Files, text and idioms

Every programming language has a set of idioms. These are the standard, easy ways to perform a range of common tasks. They are the basic or standard way of using one of the functions of the language the programmer is working with. They become part of a programmer’s mental blueprint toolkit.

Actions such as reading data from files, working with loops, and swapping the values ​​of two variables are good examples. The programmer will know at least one way to achieve their goals in a generic or vanilla way. Perhaps that is sufficient for the current requirement. Or maybe they beautify the code to make it more efficient or applicable to the specific solution they are developing. But having the building block idiom at your fingertips is a great starting point.
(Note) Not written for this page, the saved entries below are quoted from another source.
--- src/rtl/mem_arbiter_pkg.sv ---
// Shared types and default sizes for the fetch/data memory arbiter.
package mem_arbiter_pkg;

    localparam int ADDR_W_DEFAULT     = 16;
    localparam int DATA_W_DEFAULT     = 16;
    localparam int STARVE_MAX_DEFAULT = 4;

    typedef enum logic [1:0] {
        RUN    = 2'd0,
        DRAIN  = 2'd1,
        HALTED = 2'd2
    } arb_state_t;

endpackage

--- src/rtl/mem_arbiter_starve_counter.sv ---
// Counts consecutive cycles in which a waiting fetch lost to a data access.
// Saturates at STARVE_MAX, at which point the arbiter lets fetch win.
module starve_counter
    import mem_arbiter_pkg::*;
#(
    parameter int STARVE_MAX = STARVE_MAX_DEFAULT,
    parameter int CNT_W      = $clog2(STARVE_MAX + 1)
) (
    input  logic             CLK,
    input  logic             rst,
    input  logic             f_req,
    input  logic             f_gnt,
    input  logic             d_gnt,
    output logic [CNT_W-1:0] count,
    output logic             at_max
);

    localparam logic [CNT_W-1:0] MAX_CNT = CNT_W'(STARVE_MAX);

    assign at_max = (count == MAX_CNT);

    always_ff @(posedge CLK) begin
        if (rst) begin
            count <= '0;
        end else if (!f_req || f_gnt) begin
            count <= '0;
        end else if (d_gnt && !at_max) begin
            count <= count + CNT_W'(1);
        end
    end

endmodule

--- src/rtl/mem_arbiter.sv ---
// Arbitrates a single-port, 1-cycle-latency memory between instruction fetch
// and the data stage, with a halt handshake that drains the fetch path.
//
//   state  | meaning
//   RUN    | fetch and data both eligible (fetch blocked while halt_req=1)
//   DRAIN  | fetch blocked, waiting for any fetch read data to return
//   HALTED | fetch path quiescent, halted=1; data still served
module mem_arbiter
    import mem_arbiter_pkg::*;
#(
    parameter int ADDR_W     = ADDR_W_DEFAULT,
    parameter int DATA_W     = DATA_W_DEFAULT,
    parameter int STARVE_MAX = STARVE_MAX_DEFAULT
) (
    input  logic              CLK,
    input  logic              rst,
    input  logic              f_req,
    input  logic [ADDR_W-1:0] f_addr,
    output logic              f_gnt,
    output logic              f_rvalid,
    output logic [DATA_W-1:0] f_rdata,
    input  logic              d_req,
    input  logic              d_we,
    input  logic [ADDR_W-1:0] d_addr,
    input  logic [DATA_W-1:0] d_wdata,
    output logic              d_gnt,
    output logic              d_rvalid,
    output logic [DATA_W-1:0] d_rdata,
    input  logic              halt_req,
    output logic              halted,
    output logic              mem_en,
    output logic              mem_we,
    output logic [ADDR_W-1:0] mem_addr,
    output logic [DATA_W-1:0] mem_wdata,
    input  logic [DATA_W-1:0] mem_rdata
);

    localparam int CNT_W = $clog2(STARVE_MAX + 1);

    arb_state_t       state, state_next;
    logic [CNT_W-1:0] starve_cnt;
    logic             starve_max;
    logic             fetch_open;
    logic             f_rv_q, d_rv_q;

    starve_counter #(
        .STARVE_MAX (STARVE_MAX),
        .CNT_W      (CNT_W)
    ) u_starve (
        .CLK    (CLK),
        .rst    (rst),
        .f_req  (f_req),
        .f_gnt  (f_gnt),
        .d_gnt  (d_gnt),
        .count  (starve_cnt),
        .at_max (starve_max)
    );

    always_ff @(posedge CLK) begin
        if (rst) begin
            state <= RUN;
        end else begin
            state <= state_next;
        end
    end

    // Fetch is always a read, so a fetch grant this cycle is the only way a
    // fetch rvalid can be pending for the next cycle.
    always_comb begin
        f_gnt      = 1'b0;
        d_gnt      = 1'b0;
        state_next = state;
        fetch_open = (state == RUN) && !halt_req;

        if (!rst) begin
            if (f_req && fetch_open && (starve_max || !d_req)) begin
                f_gnt = 1'b1;
            end else if (d_req) begin
                d_gnt = 1'b1;
            end
        end

        case (state)
            RUN: begin
                if (halt_req) state_next = DRAIN;
            end
            DRAIN: begin
                if (!halt_req)  state_next = RUN;
                else if (!f_gnt) state_next = HALTED;
            end
            HALTED: begin
                if (!halt_req) state_next = RUN;
            end
            default: state_next = RUN;
        endcase
    end

    always_comb begin
        mem_en    = f_gnt | d_gnt;
        mem_we    = d_gnt & d_we;
        mem_addr  = '0;
        mem_wdata = '0;
        if (f_gnt) begin
            mem_addr = f_addr;
        end else if (d_gnt) begin
            mem_addr  = d_addr;
            mem_wdata = d_wdata;
        end
    end

    always_ff @(posedge CLK) begin
        if (rst) begin
            f_rv_q <= 1'b0;
            d_rv_q <= 1'b0;
        end else begin
            f_rv_q <= f_gnt;
            d_rv_q <= d_gnt & ~d_we;
        end
    end

    // Masking with rst drops a read whose data would land in a reset cycle.
    assign f_rvalid = f_rv_q & ~rst;
    assign d_rvalid = d_rv_q & ~rst;
    assign f_rdata  = f_rvalid ? mem_rdata : '0;
    assign d_rdata  = d_rvalid ? mem_rdata : '0;
    assign halted   = (state == HALTED);

endmodule

--- config.mk ---
export PLATFORM = sky130hd
export DESIGN_NAME = mem_arbiter
export DESIGN_NICKNAME = d
export VERILOG_FILES = /design/src/rtl/mem_arbiter_pkg.sv /design/src/rtl/mem_arbiter_starve_counter.sv /design/src/rtl/mem_arbiter.sv
export SDC_FILE = /design/constraint.sdc
export NUM_CORES = 1
export LEC_CHECK = 0
export ABC_CLOCK_PERIOD_IN_PS = 2600
export CORE_MARGIN = 2
export CORE_UTILIZATION = 25
export CTS_BUF_LIST = sky130_fd_sc_hd__clkbuf_16
export DETAILED_ROUTE_END_ITERATION = 6
export PLACE_DENSITY = 0.8
export SLEW_MARGIN = 0
export SYNTH_ARGS = -nofsm -noshare
export SYNTH_HDL_FRONTEND = slang
export SYNTH_SLANG_ARGS = --single-unit
export TNS_END_PERCENT = 30
--- constraint.sdc ---
create_clock -name CLK -period 2.6 [get_ports CLK]
set_input_delay 0.52 -clock CLK [delete_from_list [all_inputs] [get_ports CLK]]
set_output_delay 0.52 -clock CLK [all_outputs]
set_load 0.02 [all_outputs]
* After elaboration in Yosys (flattened, before gate mapping)
Cells that the tools add are included.
Word-level totals: register bits 7, input port bits 70, output and inout bits 71, logic and storage cells 47
Operators by class: add/subtract/negate cells 1, eq/ne operators 6, multiplexer cells 16, bitwise operators 7, reductions and logical operators 13
Operators by type and width (count):
- $mux W16 | 6
- $mux W2 | 4
- $pmux W2 S3 | 1
- $mux W1 | 5
- $and A1 B1 Y1 | 4
- $logic_and A1 B1 Y1 | 4
- $logic_not A1 Y1 | 4
- $ne A2 B2 Y1 const B | 2
- $add A3 B1 Y3 const B | 1
- $eq A3 B3 Y1 const B | 1
- $ne A3 B3 Y1 const B | 1
- $reduce_and A3 Y1 | 1
- $eq A2 B1 Y1 const B | 1
- $eq A2 B2 Y1 const B | 1
- $logic_not A2 Y1 | 1
- $logic_or A1 B1 Y1 | 2
- $not A1 Y1 | 2
- $reduce_or A2 Y1 | 1
- $or A1 B1 Y1 | 1

* Depth between registers and ports, before layout
depth in word-level cells 9, mapped depth 7, depth with buffers taken out 5

* By module
From an unflattened synthesis, not the netlist that was laid out.
Unflattened totals: cell total of the unflattened synthesis 153, area total of the unflattened synthesis 1097.3 µm²
By module, submodules not included:
- mem_arbiter | times used 1, cells each 134, area each 890.9 µm², sequential area each 80.1 µm²
- starve_counter | times used 1, cells each 19, area each 206.4 µm², sequential area each 60.1 µm²

* Worst setup path after synthesis
No wires, ideal clock.
kind input to output, start point in halt_req, end point out f_gnt, arrival time 1.765 ns, data required time 2.080 ns, slack 0.315 ns, stages 5, path buffers 2, path through or4b_4 or2_1 buf_6 buf_6 nor2_1
Between the ends: cells in the longest elaborated chain, start to end 6
Ends and longest elaborated chain:
- start: declaration | line mem_arbiter.sv:29 | input logic halt_req,
- $logic_not A1 Y1
- $logic_and A1 B1 Y1 | line mem_arbiter.sv:73 | fetch_open = (state == RUN) && !halt_req;
- $logic_and A1 B1 Y1 (2 in series) | line mem_arbiter.sv:76 | if (f_req && fetch_open && (starve_max || !d_req)) begin
- $mux W1 | line mem_arbiter.sv:76
- $mux W1 | line mem_arbiter.sv:75 | if (!rst) begin
- end: declaration | line mem_arbiter.sv:19 | output logic f_gnt,
Every way passes these cells.

* Worst setup path after layout
start point in halt_req, end point out mem_addr[5]
Between the ends: cells in the longest elaborated chain, start to end 8, elaborated cells between the ends (all ways) 10, classes of those cells 6 x mux; 4 x reduce/logical
Ends and longest elaborated chain:
- $logic_not A1 Y1 (*)
- $logic_and A1 B1 Y1 (*) | line mem_arbiter.sv:73
- $logic_and A1 B1 Y1 (*) (2 in series) | line mem_arbiter.sv:76
- $mux W1 | line mem_arbiter.sv:76
- $mux W1 | line mem_arbiter.sv:75
- $mux W16 | line mem_arbiter.sv:105 | end else if (d_gnt) begin
- $mux W16 (*) | line mem_arbiter.sv:103 | if (f_gnt) begin
- end: declaration | line mem_arbiter.sv:33 | output logic [ADDR_W-1:0] mem_addr,
Every way passes the cells marked *; elsewhere a longest branch is shown, timed or not.

==> key figures <==
Outcome
  • Outcome: finished, final reports clean

Clock tree
  • Hold buffers post-CTS: 0
  • Cts bufs inserted: 3
  • Clock sink total: 7
  • Worst skew pair latency: roughly 230 ps
  • CTS tree: built
  • Htree depth: 1
  • Worst-case clock buffer depth: 2
  • CTS root buf: clkbuf_16
  • CTS clk-pin slew, worst paths: approximately 40 ps

Pwr
  • Switching Fraction: 27.7%
  • Clock share of power: 38.3%
  • Pwr dens: 259 nW/µm²
  • Seq pwr share: 16.8%
  • Internal: 0.000487 W
  • Leak pwr: 1.26 nW
  • P_sw: 0.000186 W
  • Combinational Power Share: 44.9%
  • Worst VDD drop: between 200 and 250 µV

Yosys
  • Yosys reg bits: 7
  • Post-synth top area share: 30.2%
  • Area of the mapped netlist: 1010 µm²
  • Sequential area share after synthesis: 13.8%
  • Synth Area in Adders: 2.47%
  • Post-synthesis xor/xnor area fraction: 0.863%
  • Unique masters post-synth: 27
  • Synth Area per Inst: 7.57 µm²
  • Synth area leaders: and2_1 30%, dfxtp_1 14%, nor4b_1 14%
  • Compound-Gate Fraction of Synth Area: 18.7%
  • Cell taking the most area after synthesis: and2_1
  • Largest family of logic cells by synthesized area: simple AND/OR/NAND/NOR gates
  • Synth warnings: 0
  • Post-Synth Simple-Gate Area: a little under three fifths
  • Synthesized Nets: 206
  • Mux contribution to synthesized area: 0%
  • Cell count after synthesis: around 130

Worst setup path
  • Crit path cell chain: dlygate4sd2_1, or4b_4, buf_4, nor4b_1, a31o_2, buf_4
  • Kind of critical path: input pin to output pin
  • Setup crit start kind: input pin
  • WP data arrival: 2060 ps
  • Delay of the slowest critical-path stage: 530 ps
  • Worst endpoint required time: approximately 2100 ps
  • Top cell by count, worst path: buf_4
  • CP Max Fanout: 10
  • Worst setup EP type: output pin
  • Worst Reg2Reg Path Length in Cells: 5
  • Worst path slowest cell: or4b_4

Final layout
  • Final cell count without fillers: 334
  • Fill cell count: about 340
  • Seq. cell area: 140 µm²
  • Commonest non-fill, non-tap cells in the layout: 68 x clkdlybuf4s50_1, 48 x and2_1, 42 x dlygate4sd2_1
  • Layout cells sized above 1: between 20% and 30%
  • Area occupied by multi-input gates: 898 µm²
  • Fin nets: 357
  • Most common cell after layout, fill and taps aside: clkdlybuf4s50_1
  • Antenna diode count: 0
  • Area grow syn2layout: 156%
  • Fin area: about 2600 µm²
  • Fin util: 65.9%

Global route
  • Global Route Usage Sum: roughly a fifth
  • First-pass GRT wire length: 6910 µm
  • Vias in the first global route: 1539
  • Gr ovfl total: 0
  • Antenna violations before repair: 0
  • Largest net degree at the start of global routing: 23

Placed design
  • I/O Buffers: 140
  • Detail Placement HPWL: between 3000 and 4000 µm
  • Placed Instances: around 330
  • GPL Wtd Cong: 0.735
  • Post-DP Area: 2530 µm²

Routing
  • Drt pass-1 iters: 4
  • Initial DRC count: 64
  • Routed wire length: 4640 µm
  • WL/cell: 13.9 µm
  • Drt via density: 4.59
  • Drc violations: 0
  • Post-route antenna net violation count: 0
  • Via count: 1533

Run
  • Max Cap Viol: 0

Die
  • FP Rows: 23
  • Initial core utilization: 25.7%
  • Die Ht: 67.7 µm
  • Die area: 4580 µm²
  • DIE WIDTH: a little under 70 µm
  • Io pins: 141
  • Core area: 3940 µm²

STA
  • Max_slew headroom: about four fifths
  • Final hold viol count: 0
  • Min Hold Slack: 544 ps
  • Endpoints failing setup: 0
  • RSZ-0062 raised after global routing: true
  • Worst-Margin Slew: 287 ps
  • Min cycle time layout: 2580 ps
  • Setup Skew: 1.46 ps
  • Max Freq: between 300 and 400 MHz
  • Crit share post-route: 99.1%
  • Fin. max-slew vios: 0

Min path
  • Worst hold path class: flip-flop to flip-flop
  • Hold path cells: 2
### config.mk
export PLATFORM = sky130hd
export DESIGN_NAME = tristate_bus_sched
export DESIGN_NICKNAME = d
export VERILOG_FILES = /design/src/rtl/tristate_bus_sched.sv
export SDC_FILE = /design/constraint.sdc
export NUM_CORES = 1
export LEC_CHECK = 0
export CORE_MARGIN = 1
export CORE_UTILIZATION = 44
export CTS_BUF_LIST = sky130_fd_sc_hd__clkbuf_4 sky130_fd_sc_hd__clkbuf_8 sky130_fd_sc_hd__clkbuf_16
export DETAILED_ROUTE_END_ITERATION = 16
export PLACE_DENSITY = 0.78
export SYNTH_ARGS = -nofsm -noshare
export SYNTH_HDL_FRONTEND = slang
export SYNTH_SLANG_ARGS = --single-unit
export TNS_END_PERCENT = 100
### constraint.sdc
create_clock -name clk -period 2 [get_ports clk]
set_input_delay 0.4 -clock clk [delete_from_list [all_inputs] [get_ports clk]]
set_output_delay 0.4 -clock clk [all_outputs]
set_load 0.02 [all_outputs]
### src/rtl/tristate_bus_sched.sv
// tristate_bus_sched: round-robin owner scheduler for a bank of tri-state bus buffers.
// Grants one source at a time, holds its buffer enabled for HOLD cycles with data
// captured at grant, then keeps every buffer disabled for TURNAROUND cycles.
module tristate_bus_sched #(
    parameter int unsigned N_SRC      = 4,
    parameter int unsigned WIDTH      = 4,
    parameter int unsigned HOLD       = 2,
    parameter int unsigned TURNAROUND = 1
) (
    input  logic                     clk,
    input  logic                     reset,
    input  logic [N_SRC-1:0]         req,
    input  logic [N_SRC*WIDTH-1:0]   data_in,
    output logic [N_SRC-1:0]         buf_en,
    output logic [N_SRC*WIDTH-1:0]   buf_a,
    output logic [N_SRC-1:0]         ack,
    output logic                     busy
);

    localparam int unsigned PTR_W   = (N_SRC > 1) ? $clog2(N_SRC) : 1;
    localparam int unsigned CNT_MAX = (HOLD > TURNAROUND) ? HOLD : TURNAROUND;
    localparam int unsigned CNT_W   = (CNT_MAX > 1) ? $clog2(CNT_MAX) : 1;

    typedef enum logic [1:0] {
        S_IDLE  = 2'd0,
        S_DRIVE = 2'd1,
        S_TURN  = 2'd2
    } state_t;

    state_t                   r_state;
    state_t                   w_state_nxt;
    logic [CNT_W-1:0]         r_cnt;
    logic [CNT_W-1:0]         w_cnt_nxt;
    logic [PTR_W-1:0]         r_last;
    logic [PTR_W-1:0]         w_last_nxt;
    logic [N_SRC-1:0]         r_buf_en;
    logic [N_SRC-1:0]         w_buf_en_nxt;
    logic [N_SRC*WIDTH-1:0]   r_buf_a;
    logic [N_SRC*WIDTH-1:0]   w_buf_a_nxt;
    logic [N_SRC-1:0]         r_ack;
    logic [N_SRC-1:0]         w_ack_nxt;
    logic                     r_busy;
    logic                     w_busy_nxt;

    logic                     w_found;
    logic [PTR_W-1:0]         w_winner;

    // Round-robin search: first requesting source after the last owner, wrapping.
    always_comb begin
        int unsigned idx;
        w_found  = 1'b0;
        w_winner = '0;
        idx      = 0;
        for (int unsigned k = 1; k <= N_SRC; k++) begin
            idx = (32'(r_last) + k) % N_SRC;
            if (!w_found && req[PTR_W'(idx)]) begin
                w_found  = 1'b1;
                w_winner = PTR_W'(idx);
            end
        end
    end

    // Next-state and next-output logic for the IDLE -> DRIVE -> TURN cycle.
    always_comb begin
        w_state_nxt  = r_state;
        w_cnt_nxt    = r_cnt;
        w_last_nxt   = r_last;
        w_buf_en_nxt = r_buf_en;
        w_buf_a_nxt  = r_buf_a;
        w_ack_nxt    = '0;
        w_busy_nxt   = r_busy;

        case (r_state)
            S_IDLE: begin
                w_buf_en_nxt = '0;
                w_busy_nxt   = 1'b0;
                if (w_found) begin
                    w_buf_en_nxt = N_SRC'(1) << w_winner;
                    for (int unsigned i = 0; i < N_SRC; i++) begin
                        if (w_winner == PTR_W'(i)) begin
                            w_buf_a_nxt[i*WIDTH +: WIDTH] = data_in[i*WIDTH +: WIDTH];
                        end
                    end
                    w_last_nxt  = w_winner;
                    w_cnt_nxt   = CNT_W'(HOLD - 1);
                    w_busy_nxt  = 1'b1;
                    w_state_nxt = S_DRIVE;
                end
            end

            S_DRIVE: begin
                if (r_cnt == '0) begin
                    w_buf_en_nxt = '0;
                    w_ack_nxt    = N_SRC'(1) << r_last;
                    w_cnt_nxt    = CNT_W'(TURNAROUND - 1);
                    w_state_nxt  = S_TURN;
                end else begin
                    w_cnt_nxt = r_cnt - CNT_W'(1);
                end
            end

            S_TURN: begin
                w_buf_en_nxt = '0;
                if (r_cnt == '0) begin
                    w_busy_nxt  = 1'b0;
                    w_state_nxt = S_IDLE;
                end else begin
                    w_cnt_nxt = r_cnt - CNT_W'(1);
                end
            end

            default: begin
                w_buf_en_nxt = '0;
                w_busy_nxt   = 1'b0;
                w_state_nxt  = S_IDLE;
            end
        endcase
    end

    // State register; reset points the arbiter so source 0 wins first.
    always_ff @(posedge clk) begin
        if (reset) begin
            r_state <= S_IDLE;
            r_cnt   <= '0;
            r_last  <= PTR_W'(N_SRC - 1);
        end else begin
            r_state <= w_state_nxt;
            r_cnt   <= w_cnt_nxt;
            r_last  <= w_last_nxt;
        end
    end

    // Registered bus-side outputs.
    always_ff @(posedge clk) begin
        if (reset) begin
            r_buf_en <= '0;
            r_buf_a  <= '0;
            r_ack    <= '0;
            r_busy   <= 1'b0;
        end else begin
            r_buf_en <= w_buf_en_nxt;
            r_buf_a  <= w_buf_a_nxt;
            r_ack    <= w_ack_nxt;
            r_busy   <= w_busy_nxt;
        end
    end

    assign buf_en = r_buf_en;
    assign buf_a  = r_buf_a;
    assign ack    = r_ack;
    assign busy   = r_busy;

endmodule

==> flow_metrics.env <==
export IMPL_synth_nets=167
export IMPL_vias_per_cell=5.20
export IMPL_r2r_end="buf_a[10]"
export IMPL_io_pin_count=47
export IMPL_worst_ep_arrival_time_ns=2.10
export IMPL_required_ns=2.22
export IMPL_drv_slew=0
export IMPL_clk_pin_slew_worst_paths_ns=0.09
export IMPL_endpoint="buf_a[2]"
export IMPL_drt_pass1_iter_count=11
export IMPL_max_freq_mhz=533
export IMPL_cts_buffers=5
export IMPL_cap_viol_max_count=0
export IMPL_power_density_mw_per_mm2=1010
export IMPL_drcViolationCount=2
export IMPL_fin_crit_sh_pct=93.8
export IMPL_critPathLaunchType="input port"
export IMPL_synth_cell_types=33
export IMPL_synth_yosys_seq_area_share_pct=44.5
export IMPL_netlist_area_mm2=0.00135
export IMPL_crit_path_frequent_cell="buf_4"
export IMPL_grt_max_degree=15
export IMPL_crit_start="req[2]"
export IMPL_p_leak_nw=0.835
export IMPL_stdcell_area_mm2=0.00198
export IMPL_min_path_type="flip-flop to flip-flop"
export IMPL_hold_viol_final=0
export IMPL_cts_tree="yes"
export IMPL_tightest_slew_ns=0.455
export IMPL_finClkSkew_ns=0.00688
export IMPL_report_final_setup_viol=0
export IMPL_period_minus_slack_ns=1.88
export IMPL_die_area_mm2=0.00329
export IMPL_crit_type="input port to flip-flop"
export IMPL_rsz0062_at_grt="false"
export IMPL_yosys_warnings=0
export IMPL_reg2reg_from="r_last[1]"
export IMPL_rr_worst_depth=5
export IMPL_cts_max_path_buffers=2
export IMPL_final_antenna_net_count=0
export IMPL_hpwl_um=2260
export IMPL_antenna_cells=0
export IMPL_drive_above_1_share_pct=12.6
export IMPL_numClockSinks=30
export IMPL_grt_pass1_wl_um=4820
export IMPL_gr_usage_all_layers_pct=19.5
export IMPL_overflow=0
export IMPL_slew_headroom_pct=69.4
export IMPL_fillCellCount=216
export IMPL_core_region_area_mm2=0.00283
export IMPL_crit_path_end_kind="flip-flop"
export IMPL_rows=19
export IMPL_multi_input_area_um2=727
export IMPL_grt_pass1_vias=1149
export IMPL_vias=1195
export IMPL_die_height_um=57.4
export IMPL_final_util_pct=70.1
export IMPL_cts_root_buffer="clkbuf_4"
export IMPL_r2r_slack_ns=0.18
export IMPL_drt_iter0_markers=18
export IMPL_drt_wl_total_um=2990
export IMPL_gp_congestion=0.883
export IMPL_die_x_um=57.4
export IMPL_cp_max_fo=5
export IMPL_antenna_found_initial=0
export IMPL_syn_to_final_growth_pct=46.8
export IMPL_clk_insertion_delay_late_ns=0.32
export IMPL_syn_inst=140
export IMPL_cpPeakStageDelay_ns=0.42
export IMPL_start_util_pct=47.7
export IMPL_cp_slowest_cell="clkdlybuf4s50_1"
export IMPL_ys_ff_latch=30
export IMPL_peakVddDrop_uv=640
export IMPL_postPlaceCellArea_mm2=0.00190
export IMPL_seq_area_um2=601
export IMPL_ctsHtreeMaxLevel=2
export IMPL_wire_per_inst_um=13.0
export IMPL_path_cells="clkdlybuf4s50_1 > buf_4 > or2_2 > o31a_1 > nor4_4 > buf_4 > mux2i_1 > nor2_1"
export IMPL_syn_avg_cell_area_um2=9.64
export IMPL_tns_ns=0
export IMPL_cts_setup_buffers=0
export IMPL_outcome="finished with violations"
export IMPL_fin_nets=226
export IMPL_violations="DRC"
export IMPL_port_buffers=46
## per-layer routing
layer	global-route usage [%]	vias to the layer above	share of wire, %
met5	0	-	0
met4	11.5	0	2.1
met3	6.12	7	6.5
met2	31.1	42	47
met1	23.1	550	44
li1	-	596	-
## registers in the layout, indices dropped and copies added, names as in the netlist
register	flops
busy	1
r_state	2
buf_a	16
ack	4
r_last	2
r_cnt	1
buf_en	4
## synthesized netlist by cell type
cell | instances | area share (%)
o21bai_1 | 2 | 1.1
nand2b_1 | 13 | 6.0
clkbuf_1 | 3 | 0.83
o31ai_1 | 1 | 0.56
and3_1 | 1 | 0.46
nor4_4 | 1 | 1.6
or2b_1 | 1 | 0.56
and2_0 | 1 | 0.46
nor4_1 | 1 | 0.46
buf_2 | 1 | 0.37
o311ai_2 | 2 | 2.4
o31a_1 | 1 | 0.65
a211oi_1 | 1 | 0.56
nor2_1 | 24 | 6.7
o32ai_1 | 1 | 0.65
dfxtp_1 | 30 | 44
o22ai_1 | 2 | 0.93
and3b_1 | 2 | 1.3
or3_1 | 1 | 0.46
nand3_1 | 1 | 0.37
nor2_2 | 1 | 0.46
mux2i_1 | 18 | 13
or2_2 | 1 | 0.46
o21a_1 | 1 | 0.56
ha_1 | 5 | 4.6
or4_1 | 1 | 0.56
inv_1 | 2 | 0.56
buf_6 | 2 | 1.7
nor3b_1 | 2 | 1.1
nor3_1 | 1 | 0.37
nor2b_1 | 1 | 0.46
a21oi_1 | 8 | 3.0
nand2_1 | 7 | 1.9
## layout by cell type (no fill, tap or decap), types with 5 or more instances in the layout
master           count
nor2_1              24
clkdlybuf4s50_1     44
nand2b_1            13
ha_1                 5
clkbuf_4             7
a21oi_1              7
dfxtp_1             30
mux2i_1             18
nand2_1              7
buf_4               12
Knowing and understanding idioms in one language will also make it easier to learn a new programming language. Knowing how things are constructed in one language and looking for the equivalent – or best – in another language is a great way to appreciate the similarities and differences between programming languages ​​you already know and the language you are learning.

Reading Lines From A File: The One-Liner

In Bash you can get a while loop on the command line to read every line of text from a file and do something with it. Our text file is called ‘data.txt’. It contains a list of the months of the year.

January
February
March
.
.
October
November
December

Our simple one-liner is:

while read line; do echo $line; done < data.txt

while read line; do echo $line; done < data.txt in a terminal window

The while loop reads a line from the file and the execution stream of the small program goes to the body of the loop. The echo command writes the line of text in the terminal window. The read attempt fails if there are no more lines to read and the loop is completed.

A neat trick is the ability to redirect a file in a loop. In other programming languages, you have to open the file, read it, and then close it when you are done. With Bash, you can easily use file redirection and let the shell handle all those low-level things for you.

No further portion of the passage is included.